5. Visualize AGB vs. NDVI with the Scatter Plot tool

  • Close all Map Views.

  • Open an RGB composite of enmap_sonoma.bsq in Map #1.

  • Display agb_estimation_masked.bsq and ndvi_masked.bsq in Map#2 and Map#3, respectively and use the Layer Properties to change the color ramp of both maps to white-green. Link all Map Views.

  • To investigate the relationship between estimated AGB and NDVI, we will make use of the EnMAP-Box’s Scatter Plot tool. This is one of several tools integrated into the EnMAP-Box to support data visualization and assessment

  • Open the Scatter Plot tool by going to Tools then selecting Scatter Plot.

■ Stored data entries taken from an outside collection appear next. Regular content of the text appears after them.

<file path="config.mk">
export PLATFORM = sky130hd
export DESIGN_NAME = apb_master_mslv
export DESIGN_NICKNAME = d
export VERILOG_FILES = /design/src/rtl/apb_mslv_pkg.sv /design/src/rtl/apb_sel_decode.sv /design/src/rtl/apb_master_mslv.sv
export SDC_FILE = /design/constraint.sdc
export NUM_CORES = 1
export LEC_CHECK = 0
export CAP_MARGIN = 30
export CORE_MARGIN = 4
export CORE_UTILIZATION = 44
export DETAILED_ROUTE_END_ITERATION = 6
export PLACE_DENSITY = 0.85
export SLEW_MARGIN = 20
export SYNTH_ARGS = -nofsm -noshare
export SYNTH_HDL_FRONTEND = slang
export SYNTH_SLANG_ARGS = --single-unit
export TNS_END_PERCENT = 30
</file>
<file path="constraint.sdc">
create_clock -name PCLK -period 9.9 [get_ports PCLK]
set_input_delay 2.97 -clock PCLK [delete_from_list [all_inputs] [get_ports PCLK]]
set_output_delay 2.97 -clock PCLK [all_outputs]
set_load 0.02 [all_outputs]
</file>
<file path="src/rtl/apb_mslv_pkg.sv">
// Shared types for the multi-slave APB master: FSM states, completion codes
// and the slave-index width helper.
package apb_mslv_pkg;

    typedef enum logic [1:0] {
        IDLE,
        SETUP,
        ACCESS,
        DERR
    } apb_state_e;

    typedef enum logic [1:0] {
        ERR_OK  = 2'b00,
        ERR_SLV = 2'b01,
        ERR_TMO = 2'b10,
        ERR_DEC = 2'b11
    } apb_err_e;

    function automatic int sel_w(input int num_slv);
        return (num_slv <= 2) ? 1 : $clog2(num_slv);
    endfunction

endpackage

</file>
<file path="src/rtl/apb_sel_decode.sv">
// Upper-address-bit slave decode: one-hot select plus an out-of-range flag
// for indices that have no slave behind them.
module apb_sel_decode
    import apb_mslv_pkg::*;
#(
    parameter int ADDR_W  = 8,
    parameter int NUM_SLV = 4
) (
    input  logic [ADDR_W-1:0]  addr,
    output logic [NUM_SLV-1:0] sel,
    output logic               out_of_range
);

    localparam int SEL_W = sel_w(NUM_SLV);

    logic [SEL_W-1:0] idx;

    always_comb begin
        idx          = addr[ADDR_W-1 -: SEL_W];
        out_of_range = (32'(idx) >= 32'(NUM_SLV));
        sel          = '0;
        for (int unsigned i = 0; i < 32'(NUM_SLV); i++) begin
            if (32'(idx) == i) sel[i] = 1'b1;
        end
    end

endmodule

</file>
<file path="src/rtl/apb_master_mslv.sv">
// APB4 master for NUM_SLV slaves: single requests, back-to-back chaining,
// PREADY timeout and decode-error completion with a coded status.
module apb_master_mslv
    import apb_mslv_pkg::*;
#(
    parameter int ADDR_W  = 8,
    parameter int DATA_W  = 32,
    parameter int NUM_SLV = 4,
    parameter int TIMEOUT = 16
) (
    input  logic                PCLK,
    input  logic                PRESET,
    input  logic                transfer,
    input  logic                write_read,
    input  logic [ADDR_W-1:0]   addr_in,
    input  logic [DATA_W-1:0]   wdata_in,
    input  logic [DATA_W/8-1:0] strb_in,
    output logic                req_ready,
    output logic [NUM_SLV-1:0]  PSEL,
    output logic                PENABLE,
    output logic [ADDR_W-1:0]   PADDR,
    output logic                PWRITE,
    output logic [DATA_W-1:0]   PWDATA,
    output logic [DATA_W/8-1:0] PSTRB,
    input  logic [DATA_W-1:0]   PRDATA,
    input  logic                PREADY,
    input  logic                PSLVERR,
    output logic                transfer_done,
    output logic                error,
    output logic [1:0]          err_code,
    output logic [DATA_W-1:0]   rdata_out
);

    localparam int CNT_W = (TIMEOUT > 1) ? $clog2(TIMEOUT) : 1;
    localparam logic [CNT_W-1:0] CNT_LAST = (TIMEOUT > 0) ? CNT_W'(TIMEOUT - 1) : '0;

    apb_state_e         state;
    apb_err_e           err_q;
    logic [CNT_W-1:0]   wait_cnt;
    logic [NUM_SLV-1:0] dec_sel;
    logic               dec_oor;
    logic               accept;

    apb_sel_decode #(
        .ADDR_W (ADDR_W),
        .NUM_SLV(NUM_SLV)
    ) u_dec (
        .addr        (addr_in),
        .sel         (dec_sel),
        .out_of_range(dec_oor)
    );

    always_comb begin
        req_ready = (state == IDLE) || (state == ACCESS && PREADY) || (state == DERR);
        accept    = transfer && req_ready;
        err_code  = err_q;
    end

    always_ff @(posedge PCLK or posedge PRESET) begin
        if (PRESET) begin
            state         <= IDLE;
            PSEL          <= '0;
            PENABLE       <= 1'b0;
            PADDR         <= '0;
            PWRITE        <= 1'b0;
            PWDATA        <= '0;
            PSTRB         <= '0;
            transfer_done <= 1'b0;
            error         <= 1'b0;
            err_q         <= ERR_OK;
            rdata_out     <= '0;
            wait_cnt      <= '0;
        end else begin
            transfer_done <= 1'b0;
            error         <= 1'b0;
            case (state)
                SETUP: begin
                    state   <= ACCESS;
                    PENABLE <= 1'b1;
                end
                ACCESS: begin
                    if (PREADY) begin
                        transfer_done <= 1'b1;
                        error         <= PSLVERR;
                        err_q         <= PSLVERR ? ERR_SLV : ERR_OK;
                        if (!PWRITE) rdata_out <= PRDATA;
                        state   <= IDLE;
                        PSEL    <= '0;
                        PENABLE <= 1'b0;
                    end else if (TIMEOUT != 0 && wait_cnt == CNT_LAST) begin
                        transfer_done <= 1'b1;
                        error         <= 1'b1;
                        err_q         <= ERR_TMO;
                        state   <= IDLE;
                        PSEL    <= '0;
                        PENABLE <= 1'b0;
                    end else begin
                        wait_cnt <= wait_cnt + 1'b1;
                    end
                end
                DERR: begin
                    transfer_done <= 1'b1;
                    error         <= 1'b1;
                    err_q         <= ERR_DEC;
                    state         <= IDLE;
                end
                default: ;
            endcase
            // A new request overrides the IDLE return chosen above, giving back-to-back chaining.
            if (accept) begin
                PADDR    <= addr_in;
                PWRITE   <= write_read;
                PWDATA   <= wdata_in;
                PSTRB    <= write_read ? strb_in : '0;
                PENABLE  <= 1'b0;
                wait_cnt <= '0;
                if (dec_oor) begin
                    state <= DERR;
                    PSEL  <= '0;
                end else begin
                    state <= SETUP;
                    PSEL  <= dec_sel;
                end
            end
        end
    end

endmodule

</file>
==> results.json, run 1 <==
{
  "flow.area_growth_from_synthesis_pct": 52.4,
  "power.internal_mw": 0.994,
  "worst_slew_pin_slew_ns": 0.825,
  "io_buffers": 168,
  "maxCapViolCount": 0,
  "p_comb_frac": 0.475,
  "ys_async_sr_fraction": 1.00,
  "fin_cells": 601,
  "hold_class": "flop to flop",
  "grt_pass1_vias": 3001,
  "crit_slowest_cell": "clkdlybuf4s50_1",
  "synth_compound_area_frac": 0.0246,
  "dp_cells": 585,
  "power_frac_seq": 0.385,
  "die_area_um2": 9740,
  "postRouteAntennaNets": 0,
  "route.detailed.drc": 0,
  "dp.final_hpwl_um": 7230,
  "clkTransAtPathRegs_ns": 0.08,
  "die_width_um": 98.7,
  "setup_tns_ns": 0,
  "place_congestion": 0.814,
  "drive_above_1_share": 0.110,
  "synth-seq-area-share": 0.636,
  "final_common_cell": "clkdlybuf4s50_1",
  "grt_setup_unrepaired": "no",
  "cts_tree": "done",
  "switchingPower_mw": 0.595,
  "synth_edf_count": 0,
  "power_leakage_nw": 2.54,
  "antenna-diode-count": 0,
  "worstPathArrival_ns": 4.50,
  "num_vias": 2901,
  "muxShareOfSynthArea": 0.102,
  "synthAdderAreaFrac": 0.00346,
  "postCtsHoldBufs": 0,
  "synth_top_family_by_area": "simple AND/OR/NAND/NOR gates",
  "syn_area_um2": 3620,
  "cts_setup_buffers": 0,
  "endpoint_kind": "primary output",
  "setup_violations": 0,
  "path_delay_family": "buffers and inverters",
  "cts.repair.resized": 0,
  "drtPass1Iterations": 4,
  "r2r_slack_ns": 7.43,
  "htree_levels": 3,
  "clkSinkCount": 92,
  "clock_path_buffers": 2,
  "synth_area_leaders": "dfrtp_1 64%, nand2_1 14%, mux2_2 9.6%",
  "crit_chain": "clkdlybuf4s50_1, nor3b_1, nor2_1, clkdlybuf4s50_1",
  "antenna_found_initial": 0,
  "hold_violations": 0,
  "drt_iter0_drc": 59,
  "power.total_mw": 1.59,
  "synth-seq-cells": 92,
  "min_period_over_period": 0.755,
  "skew_ns": 0.0117,
  "ys.flop_type": "dfrtp_1",
  "placed_cell_area_um2": 5350,
  "power_frac_clock": 0.140,
  "wirelength_um": 9590,
  "avgSynthCellArea_um2": 11.1,
  "syn_nets": 410,
  "whs_ns": 0.472,
  "core_um2": 7850,
  "max_slew_margin": 0.445,
  "finalInstanceArea_um2": 5510,
  "p_per_area_nw_per_um2": 288,
  "cts_root_buf": "clkbuf_8",
  "worstSetupPathType": "input pin to primary output",
  "io-pin-count": 169,
  "routedWlPerCell_um": 16.0,
  "layout_common_cells": "168 x clkdlybuf4s50_1, 139 x nand2_1, 92 x dfrtp_1, 31 x mux2_2, 10 x nand3_1",
  "core.rowCount": 32,
  "critPathRequiredTime_ns": 6.93,
  "min_period_ns": 7.47,
  "yosys_warnings": 0,
  "switching_share": 0.374,
  "synth_top_area_share": 0.636,
  "clkLatencyLatePin_ns": 0.36,
  "synth_xor_area_frac": 0,
  "viasPerCell": 4.83,
  "gr-total-overflow": 0,
  "track_usage": 0.201,
  "syn_inst": 327,
  "worst_path_most_repeated_cell": "clkdlybuf4s50_1",
  "die_h_um": 98.7,
  "worstPathBufferInverterCount": 2,
  "slowest_delay_ns": 0.55,
  "grt_max_degree": 50,
  "synth.largest_area_cell": "dfrtp_1",
  "critical_path.max_fanout": 9,
  "grt_pass1_wl_um": 15500,
  "nets": 577,
  "cts_made_buffers": 9,
  "fmax_mhz": 134,
  "status": "complete, no violations",
  "start_kind": "input pin",
  "ir_drop_mv": 0.127,
  "slew_viol_final": 0,
  "synthSimpleGateAreaFrac": 0.191,
  "ys_types": 30,
  "start_util": 0.461
}
final timing paths:
path / start / to / depth (start not counted)
setup / recovery: PREADY / req_ready / 4
hold / removal: PSTRB[3]$_DFFE_PP0P_ / PSTRB[3]$_DFFE_PP0P_ / 2
setup reg to reg: state[1]$_DFFE_PP0P_ / PSTRB[0]$_DFFE_PP0P_ / 6
hold reg to reg: PSTRB[3]$_DFFE_PP0P_ / PSTRB[3]$_DFFE_PP0P_ / 2
max in group asynchronous: PRESET / PSEL[2]$_DFFE_PP0P_ / 4
min in group asynchronous: PRESET / rdata_out[3]$_DFFE_PP0P_ / 3
metal layers:
layer	vias to the layer above	wire length [um]	track usage
met3	13	851	0.0686
met5	-	0	0
met2	128	4540	0.326
met4	0	144	0.0630
li1	1378	-	-
met1	1382	4060	0.255
metrics by stage:
stage	utilization	worst slack (ns)
global route	0.702	2.29
CTS	0.702	2.42
detailed placement	0.681	2.42
floorplan	-	3.41
finish	0.702	2.43
global placement	0.675	2.43
power by group through the flow:
stage               clock network, mW  logic, mW  registers (mW)
floorplan                           0      0.208           0.790
global placement                    0      0.741           0.609
detailed placement                  0      0.762           0.621
CTS                             0.231      0.765           0.614
global route                    0.246      0.807           0.635
finish                          0.222      0.755           0.613
logic make-up after synthesis:
group / Yosys count
AOI/OAI and AO/OA: 15
and+or+nand+nor: 168
DFF: 92
muxes: 33
adders and majority gates: 1
buffers and inverters: 18
flip-flops by register name (all words and copies together), names as in the netlist:
signal	cells
PWDATA	32
PSEL	4
rdata_out	32
err_code	2
transfer_done	1
PSTRB	4
error	1
PENABLE	1
state	2
PADDR	8
wait_cnt	4
PWRITE	1
synthesized netlist by cell type, types with 2 or more instances:
| library cell | number |
|---|---|
| nor3_1 | 2 |
| nor2_1 | 4 |
| nand2b_1 | 4 |
| buf_2 | 3 |
| nand3_1 | 10 |
| buf_4 | 5 |
| buf_6 | 7 |
| mux2_2 | 31 |
| nand2_1 | 139 |
| a21oi_1 | 3 |
| dfrtp_1 | 92 |
| nand3_2 | 2 |
| o21a_1 | 2 |
| o21ai_0 | 7 |
tightest hold or removal path, delay by kind of cell (launching register included):
| kind | cells | cell delay, ns |
|---|---|---|
| flops | 1 | 0.35 |
| simple gates | 2 | 0.10 |
area by class of cell:
class	instances	area, um^2
Fill cell	587	2330
Sequential cell	92	2300
Timing Repair Buffer	172	1740
Multi-Input combinational cell	217	1160
Clock buffer	10	128
Tap cell	102	128
Clock inverter	6	40.0
Inverter	2	8.76
Note: power is estimated with default switching activity, not from simulation.
==> run 2: changes to the inputs <==
CORE_UTILIZATION = 41   (was 44)
PLACE_DENSITY = 0.8   (was 0.85)
clock period = 7.2 ns   (was 9.9 ns; I/O delays follow)
==> results.json, run 2 (synthesis gave the netlist of run 1 again) <==
{
  "clkSinkCount": 92,
  "grt_setup_unrepaired": "no",
  "endpoint_kind": "primary output",
  "crit_chain": "clkdlybuf4s50_1, nor3b_1, nor2_1, clkdlybuf4s50_1",
  "io_buffers": 168,
  "start_kind": "input pin",
  "power.total_mw": 2.20,
  "maxCapViolCount": 0,
  "io-pin-count": 169,
  "flow.area_growth_from_synthesis_pct": 52.5,
  "critical_path.max_fanout": 9,
  "worst_slack_ns": 1.36,
  "die_area_um2": 10400,
  "dp.final_hpwl_um": 6550,
  "core_um2": 8640,
  "die_h_um": 102,
  "hold_class": "flop to flop",
  "clkLatencyLatePin_ns": 0.35,
  "worstPathBufferInverterCount": 2,
  "postCtsHoldBufs": 0,
  "min_period_over_period": 0.812,
  "core.rowCount": 34,
  "routedWlPerCell_um": 14.4,
  "worst_path_most_repeated_cell": "clkdlybuf4s50_1",
  "grt_pass1_vias": 2791,
  "power_leakage_nw": 2.54,
  "fillers": 708,
  "place_congestion": 0.790,
  "pre_cts_ws_ns": 1.35,
  "fmax_mhz": 171,
  "top_regs": "PWDATA: 32 flops, rdata_out: 32 flops, PADDR: 8 flops",
  "antenna-diode-count": 0,
  "die_width_um": 102,
  "slew_viol_final": 0,
  "nets": 576,
  "cts_made_buffers": 9,
  "num_vias": 2806,
  "post-route-util": 0.639,
  "grt_pass1_wl_um": 13600,
  "cts_tree": "done",
  "wirelength_um": 8760,
  "grt_max_degree": 63,
  "viasPerCell": 4.63,
  "start_util": 0.419,
  "clkTransAtPathRegs_ns": 0.08,
  "worst_slew_pin_slew_ns": 0.781,
  "cts_root_buf": "clkbuf_8",
  "final_common_cell": "clkdlybuf4s50_1",
  "track_usage": 0.167,
  "clock_path_buffers": 2,
  "worstPathArrival_ns": 3.68,
  "status": "complete, no violations",
  "min_period_ns": 5.84,
  "p_per_area_nw_per_um2": 398,
  "setup_violations": 0,
  "antenna_found_initial": 0,
  "layout_common_cells": "168 x clkdlybuf4s50_1, 139 x nand2_1, 92 x dfrtp_1, 31 x mux2_2, 10 x nand3_1",
  "crit_slowest_cell": "clkdlybuf4s50_1",
  "worstSetupPathType": "input pin to primary output",
  "cts_setup_buffers": 0,
  "route.detailed.drc": 0,
  "drive_above_1_share": 0.108,
  "max_slew_margin": 0.478,
  "postRouteAntennaNets": 0,
  "drt_iter0_drc": 42,
  "hold_violations": 0,
  "drtPass1Iterations": 4,
  "setup_tns_ns": 0,
  "gr-total-overflow": 0,
  "skew_ns": 0.0117,
  "path_delay_family": "buffers and inverters",
  "slowest_delay_ns": 0.54,
  "cts.repair.resized": 0,
  "ir_drop_mv": 0.175,
  "critPathRequiredTime_ns": 5.04,
  "htree_levels": 3
}
==> run 2: metal layers <==
metal  vias to the layer above  global-route usage  share of wire
met5                         -                   0              0
met4                         0              0.0626          0.021
met3                        17              0.0614           0.11
met2                       125               0.269           0.46
met1                      1286               0.206           0.41
li1                       1378                   -              -
==> run 2: stage by stage <==
step,std cells,area (um^2),hold WS [ns]
floorplan,327,3620,0.481
global placement,589,5310,0.450
detailed placement,590,5330,0.460
CTS,606,5520,0.478
global route,606,5520,0.494
finish,606,5520,0.473
==> run 2: worst reg2reg max path, delay by kind of cell (launching register included) <==
family,cells,cell delay (ns)
flops,1,0.47
buf+inv,2,0.95
simple gates,4,0.95
==> run 2: path summary, 6_finish.rpt <==
check	startpoint	end	slack (ns)	cells after the start
worst min register to register	PSTRB[1]$_DFFE_PP0P_	PSTRB[1]$_DFFE_PP0P_	0.47	2
min in group asynchronous	PRESET	rdata_out[1]$_DFFE_PP0P_	2.14	2
worst max-delay path	PREADY	req_ready	1.36	4
worst min-delay path	PSTRB[1]$_DFFE_PP0P_	PSTRB[1]$_DFFE_PP0P_	0.47	2
worst max register to register	state[1]$_DFFE_PP0P_	PWDATA[20]$_DFFE_PP0P_	4.77	6
max in group asynchronous	PRESET	wait_cnt[0]$_DFFE_PP0P_	3.90	3
==> run 2: report_power, final <==
part	leakage [nW]	switching (mW)	internal, mW
Combinational	1.31	0.513	0.516
Sequential	1.13	0.111	0.723
Clock	0.0962	0.174	0.161
Total	2.54	0.798	1.40
==> run 2: layout make-up <==
type                            instances  area [um^2]  area share
Inverter                                2         8.76     0.00159
Multi-Input combinational cell        217         1160       0.211
Timing Repair Buffer                  171         1720       0.311
Clock inverter                          6         65.1      0.0118
Tap cell                              108          135      0.0245
Sequential cell                        92         2300       0.417
Clock buffer                           10          128      0.0231
==> run 3: changes to the inputs <==
CORE_UTILIZATION = 37   (was 41)
PLACE_DENSITY = 0.76   (was 0.8)
clock period = 5.01 ns   (was 7.2 ns; I/O delays follow)
==> results.json, run 3 (synthesis gave the netlist of run 1 again) <==
{
  "status": "complete, no violations",
  "dp.final_hpwl_um": 6720,
  "cts_made_buffers": 9,
  "slowest_delay_ns": 0.55,
  "start_util": 0.386,
  "p_per_area_nw_per_um2": 582,
  "clkLatencyLatePin_ns": 0.35,
  "endpoint_kind": "primary output",
  "critPathRequiredTime_ns": 3.51,
  "hold_violations": 0,
  "top_regs": "PWDATA: 32 flops, rdata_out: 32 flops, PADDR: 8 flops",
  "min_period_over_period": 0.912,
  "maxCapViolCount": 0,
  "r2r_slack_ns": 3.12,
  "grt_max_degree": 56,
  "hold_end": "PSTRB[2]$_DFFE_PP0P_",
  "cp-startpoint": "PREADY",
  "max_slew_margin": 0.474,
  "drt_iter0_drc": 137,
  "finalInstanceArea_um2": 5580,
  "power.total_mw": 3.24,
  "whs_path_depth": 2,
  "cts.repair.resized": 0,
  "critical_path.max_fanout": 9,
  "wirelength_um": 9030,
  "grt_setup_unrepaired": "no",
  "fillers": 832,
  "hold_start": "PSTRB[2]$_DFFE_PP0P_",
  "worstPathArrival_ns": 3.06,
  "layout_common_cells": "168 x clkdlybuf4s50_1, 139 x nand2_1, 92 x dfrtp_1, 31 x mux2_2",
  "crit_slowest_cell": "clkdlybuf4s50_1",
  "track_usage": 0.159,
  "r2r_cells": 5,
  "multi_input_area_um2": 1160,
  "worst_slew_pin_slew_ns": 0.789,
  "gr-total-overflow": 0,
  "met1Wirelength_um": 3720,
  "start_kind": "input pin",
  "postCtsHoldBufs": 0,
  "htree_levels": 3,
  "path_delay_family": "buffers and inverters",
  "regArea_um2": 2300,
  "hold_class": "flop to flop",
  "clock_path_buffers": 2,
  "final_common_cell": "clkdlybuf4s50_1",
  "slew_viol_final": 0,
  "antenna-diode-count": 0,
  "routedWlPerCell_um": 14.4,
  "r2r_end": "wait_cnt[1]$_DFFE_PP0P_",
  "antenna_found_initial": 0,
  "cts_root_buf": "clkbuf_8",
  "viasPerCell": 4.54,
  "grt_pass1_vias": 2977,
  "clkSinkCount": 92,
  "skew_ns": 0.00860,
  "num_vias": 2854,
  "power_leakage_nw": 2.55,
  "postRouteAntennaNets": 0,
  "ir_drop_mv": 0.213,
  "setup_tns_ns": 0,
  "min_period_ns": 4.57,
  "die_area_um2": 11400,
  "dr_wl_met3_um": 832,
  "placed_cell_area_um2": 5350,
  "drtPass1Iterations": 4,
  "fmax_mhz": 219,
  "wl_met2_um": 4400,
  "core_um2": 9370,
  "cts_setup_buffers": 0,
  "worstSetupPathType": "input pin to primary output",
  "grt_pass1_wl_um": 14500,
  "io_buffers": 168,
  "fin_cells": 628,
  "clkTransAtPathRegs_ns": 0.09,
  "nets": 577,
  "route.detailed.drc": 0,
  "worstPathBufferInverterCount": 2,
  "crit_chain": "clkdlybuf4s50_1, nor3b_1, nor2_1, clkdlybuf4s50_1",
  "dp_cells": 612,
  "worst_path_most_repeated_cell": "clkdlybuf4s50_1",
  "flow.area_growth_from_synthesis_pct": 54.1,
  "core.rowCount": 35,
  "place_congestion": 0.782,
  "cts_tree": "done",
  "drive_above_1_share": 0.112,
  "r2r-start": "state[1]$_DFFE_PP0P_",
  "die_width_um": 107,
  "top_layer": "met4",
  "die_h_um": 107,
  "cp.depth": 4,
  "io-pin-count": 169,
  "setup_violations": 0
}
run 3: final cells by class:
type	instances	share of cell area
multi-input cells	217	0.208
clock inverters	6	0.0168
clock buffers	10	0.0247
repair buffers	172	0.307
inverters	2	0.00157
flip-flops and latches	92	0.413
well taps	129	0.0289
run 3: worst max-delay path by stage:
stage,endpoint,slack (ns)
after detailed placement,req_ready,0.46
after floorplan,PADDR[0]$_DFFE_PP0P_,1.12
after global routing,req_ready,0.39
final,req_ready,0.44
after CTS,req_ready,0.46
after global placement,req_ready,0.48
run 3: power by group:
part | switching (mW) | internal, mW | leakage, nW
Sequential | 0.165 | 1.04 | 1.13
Clock | 0.265 | 0.300 | 0.114
Combinational | 0.737 | 0.737 | 1.31
run 3: layer usage:
metal  vias to the layer above  GRT usage
met5                         -          0
met4                         0     0.0493
met2                       114      0.263
met3                         7     0.0560
met1                      1356      0.197
li1                       1377          -
run 3: worst min-delay path: stages, from the launching register on:
cell     delay (ns)
dfrtp_1        0.35
nand2_1        0.05
nand2_1        0.04
run 3: metrics by stage:
stage / hold WS, ns / worst slack (ns) / utilization
after floorplan: 0.481 / 1.12 / -
after global placement: 0.449 / 0.480 / 0.570
after detailed placement: 0.456 / 0.462 / 0.570
after CTS: 0.476 / 0.460 / 0.595
after global routing: 0.497 / 0.395 / 0.595
final: 0.471 / 0.443 / 0.595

    • Select agb_estimation_masked.bsq and Band 1 for specifying X values and ndvi_masked.bsq and Band 1 for specifying Y values. If a selected raster has multiple bands, you would specify the desired band from the dropdown.

    • Click on Apply to visualize the Scatter Plot.

  • The mIconCollapse Settings offer different options for visualizing the scatter plot.
    • You may change the Min and Max values, Coloring or Cumulative count cut options to improve your visualization.

    • Under Extent you may choose Current canvas or Whole raster to display data of the current map canvas only or to display all raster data. Choose Whole raster.

    • Under Accuracy you may choose to display Estimated or Actual. Actual will display all available data, while Estimated will only display a random subset. For large raster extents, Estimated is much faster, and for that reason is the default. Leave Accuracy as Estimated.

    • Click on Apply to update the Scatter Plot. If Live update is checked, visualization of the scatter plot will be automatically updated.

  • The mIconCollapse Analytics offers options to assess the relationship between x and y values.

    • The 1:1 line represents the linear 1:1 relationship between the two variables of the same unit if they were perfectly correlated.

    • The Fitted line represents the linear regression line fitted between the actual data from the two variables. The linear regression function, the coefficient of determination (r^2) and the Root Mean Squared Error (rmse) will be additionally displayed. Activate the Min-max line by checking the box to its left.


Learning Activities

Learning Activities

  • C1: Why was it necessary to mask the AGB results?

  • C2: What relationships can you see between AGB and NDVI? Do these relationships hold true if you look at the un-masked AGB and NDVI maps?

  • C3: Given the relationships between AGB and NDVI, do you think NDVI could be used to map AGB? What limitations would you expect from such a model?

Additional Exercises

Learning Activities

  • AE1: Use the Image Statistics tool in the Tools menu to look at the band statistics for the biomass predictions both with and without the tree mask applied.

  • AE2: Because we randomly subsetted the training data prior to model training, the performance of the model has an element of uncertainty to it. To better understand this, rerun the regression workflow 3-5 times. Then use the ImageMath tool to calculate the average estimate and variance. How does running the regression in such an ensemble approach affect the results? What is the spatial pattern of variation in estimates?

  • AE3: Rerun regression (Exercise B) using NDVI as the input rather than the hyperspectral imagery.